The Canadian Hong Kong veterans who were POWs of the Imperial Japanese military regime during the Second World War in Southeast Asia finally received their "Slave Labour Pay" from the Canadian government and NOT, I repeat, NOT from the Japanese government! You and I have to pay for that through our income tax. I have tried to get an exemption credit on my income tax from the federal government but failed. It is not so much the money as the principle behind it. It means that Japan is controlling the Canadian government and keeps smiling. It is very ironic, isn't it? What an impact on Canadian society today.

Canadian citizens of Japanese descent who were wrongfully put into concentration camps during the Second World War received an apology with restitution and rightly so. It is perhaps that these people could convince the Japanese government to apologize and pay restitution to its victims?

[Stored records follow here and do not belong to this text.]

==> config.mk <==
export PLATFORM = sky130hd
export DESIGN_NAME = aif_top
export DESIGN_NICKNAME = d
export VERILOG_FILES = /design/src/rtl/aif_pkg.sv /design/src/rtl/aif_line.sv /design/src/rtl/aif_top.sv
export SDC_FILE = /design/constraint.sdc
export NUM_CORES = 1
export LEC_CHECK = 0
export BUFFER_PORTS_ARGS = -buffer_cell sky130_fd_sc_hd__clkbuf_2
export CAP_MARGIN = 10
export CORE_MARGIN = 3
export CORE_UTILIZATION = 28
export CTS_BUF_LIST = sky130_fd_sc_hd__clkbuf_8
export CTS_CLUSTER_DIAMETER = 200
export CTS_CLUSTER_SIZE = 10
export DETAILED_ROUTE_END_ITERATION = 7
export PLACE_DENSITY_LB_ADDON = 0.15
export RECOVER_POWER = 100
export SLEW_MARGIN = 20
export SYNTH_ARGS = -nofsm -noshare
export SYNTH_HDL_FRONTEND = slang
export SYNTH_HIERARCHICAL = 1
export SYNTH_SLANG_ARGS = --single-unit
==> constraint.sdc <==
create_clock -name pclk -period 1 [get_ports pclk]
set_input_delay 0.15 -clock pclk [delete_from_list [all_inputs] [get_ports pclk]]
set_output_delay 0.15 -clock pclk [all_outputs]
set_load 0.02 [all_outputs]
==> src/rtl/aif_pkg.sv <==
// Package for the converter interrupt flag block: offsets, layouts, resets.
// Assumes a 32-bit APB register bus with byte addresses.
package aif_pkg;

  // Number of interrupt lines served.
  localparam int AIF_LINES = 4;

  // Register byte offsets.
  localparam logic [7:0] OFS_FLAG = 8'h00;      // Flag status, read only.
  localparam logic [7:0] OFS_CLEAR = 8'h04;     // Flag clear, write one.
  localparam logic [7:0] OFS_OVF = 8'h08;       // Overflow flags.
  localparam logic [7:0] OFS_OVF_CLEAR = 8'h0C; // Overflow clear, write one.
  localparam logic [7:0] OFS_SELECT = 8'h10;    // Continue-mode bits.
  localparam logic [7:0] OFS_IRQ_STAT = 8'h14;  // Sticky events, W1C.
  localparam logic [7:0] OFS_IRQ_MASK = 8'h18;  // Interrupt mask.

  // Reset values.
  localparam logic [31:0] RST_ZERO = 32'h0000_0000;

  // Per-line event word carried from the sequencer.
  typedef struct packed {
    logic [AIF_LINES-1:0] event_hit;
  } aif_evt_s;

  // APB request as seen by the slave.
  typedef struct packed {
    logic psel;
    logic penable;
    logic pwrite;
    logic [7:0] paddr;
    logic [31:0] pwdata;
  } aif_apb_req_s;

endpackage

==> src/rtl/aif_line.sv <==
// One interrupt line: flag, overflow flag and pulse issue logic.
// Assumes events and clears are single-cycle pulses in the pclk domain.
`timescale 1ns/10ps
module aif_line
  import aif_pkg::*;
(
  // Clock and reset.
  input wire logic pclk,
  input wire logic presetn,
  // Controls.
  input wire logic event_in,
  input wire logic flag_clear,
  input wire logic ovf_clear,
  input wire logic continuous_irq_enable,
  // State and output.
  output logic conversion_irq_flag,
  output logic irq_overflow_flag,
  output logic irq_pulse
);

  // An event is issued unless the flag blocks it in single-shot mode.
  logic issue;
  assign issue = event_in && (continuous_irq_enable ||
                              !conversion_irq_flag);

  // Flag: set wins over a clear in the same cycle.
  always_ff @(posedge pclk or negedge presetn) begin
    if (!presetn) begin
      conversion_irq_flag <= 1'b0;
    end else if (event_in) begin
      conversion_irq_flag <= 1'b1;
    end else if (flag_clear) begin
      conversion_irq_flag <= 1'b0;
    end
  end

  // Overflow records an event that met an already set flag.
  always_ff @(posedge pclk or negedge presetn) begin
    if (!presetn) begin
      irq_overflow_flag <= 1'b0;
    end else if (event_in && conversion_irq_flag) begin
      irq_overflow_flag <= 1'b1;
    end else if (ovf_clear) begin
      irq_overflow_flag <= 1'b0;
    end
  end

  // One-cycle interrupt pulse per issued event.
  always_ff @(posedge pclk or negedge presetn) begin
    if (!presetn) begin
      irq_pulse <= 1'b0;
    end else begin
      irq_pulse <= issue;
    end
  end

endmodule // aif_line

I wrote to the United Nations Secretary-General asking the world community to reject Japan's bid to become a permanent member of the United Nations Security Council until it has fulfilled its "legal and moral" obligations to the world, to the 35 million slaughtered babies, children, women and men, all victims of the Pacific and Southeast Asia, viz. from Korea, China, the Philippines, Indonesia, Singapore, Malaysia, the Netherlands, Canada, Great Britain, the United Sates and New Zealand. "No" for Japan with regard to a permanent seat in the United Nations Security Council.

About the Author

Marius van Dijk van Nooten was born in The Hague, the Netherlands, but lived in Batavia (Djakarta) in the Dutch East Indies when the war broke out. He spent the war in the following camps: Kempetai (Heetjansweg) and Tjihapit (both in Bandung), as well as in the following boys camps: Tjimahi, Baros 6 and Bangkong. After the Japanese surrender he was in camp Tjideng (Batavia), Wilhelmina camp Tjangi in Singapore,Wellington (New Zealand) and Brisbane (Australia). Marius had been with his mother and two brothers until 19 July 1944, when he was taken away to Tjimahi. His father spent the war in Tjimahi, while his mother and brothers went to Tjihapit (see also stories by Bart van Nooten and John van Nooten). Marius returned to the Netherlands on the MS Sibajak, arriving in Rotterdam late 1946. He arrived in Canada by himself in Gander, Newfoundland, in 1954. He remained single and lived in Toronto, Montreal, Halifax, St. John (Nfld) and Vancouver. In 1993, he was invited to speak to the World Conference for Mental Health in Tokyo about his time in the Japanese boys camps and his experience as an 11-year old, when he was tortured by the Kempetai. In 1995, he organized a trip to the USS Missouri, moored in Bremerton, Washington. This was the site where fifty years earlier the Japanese signed an agreement with the Allied Forces, restoring peace.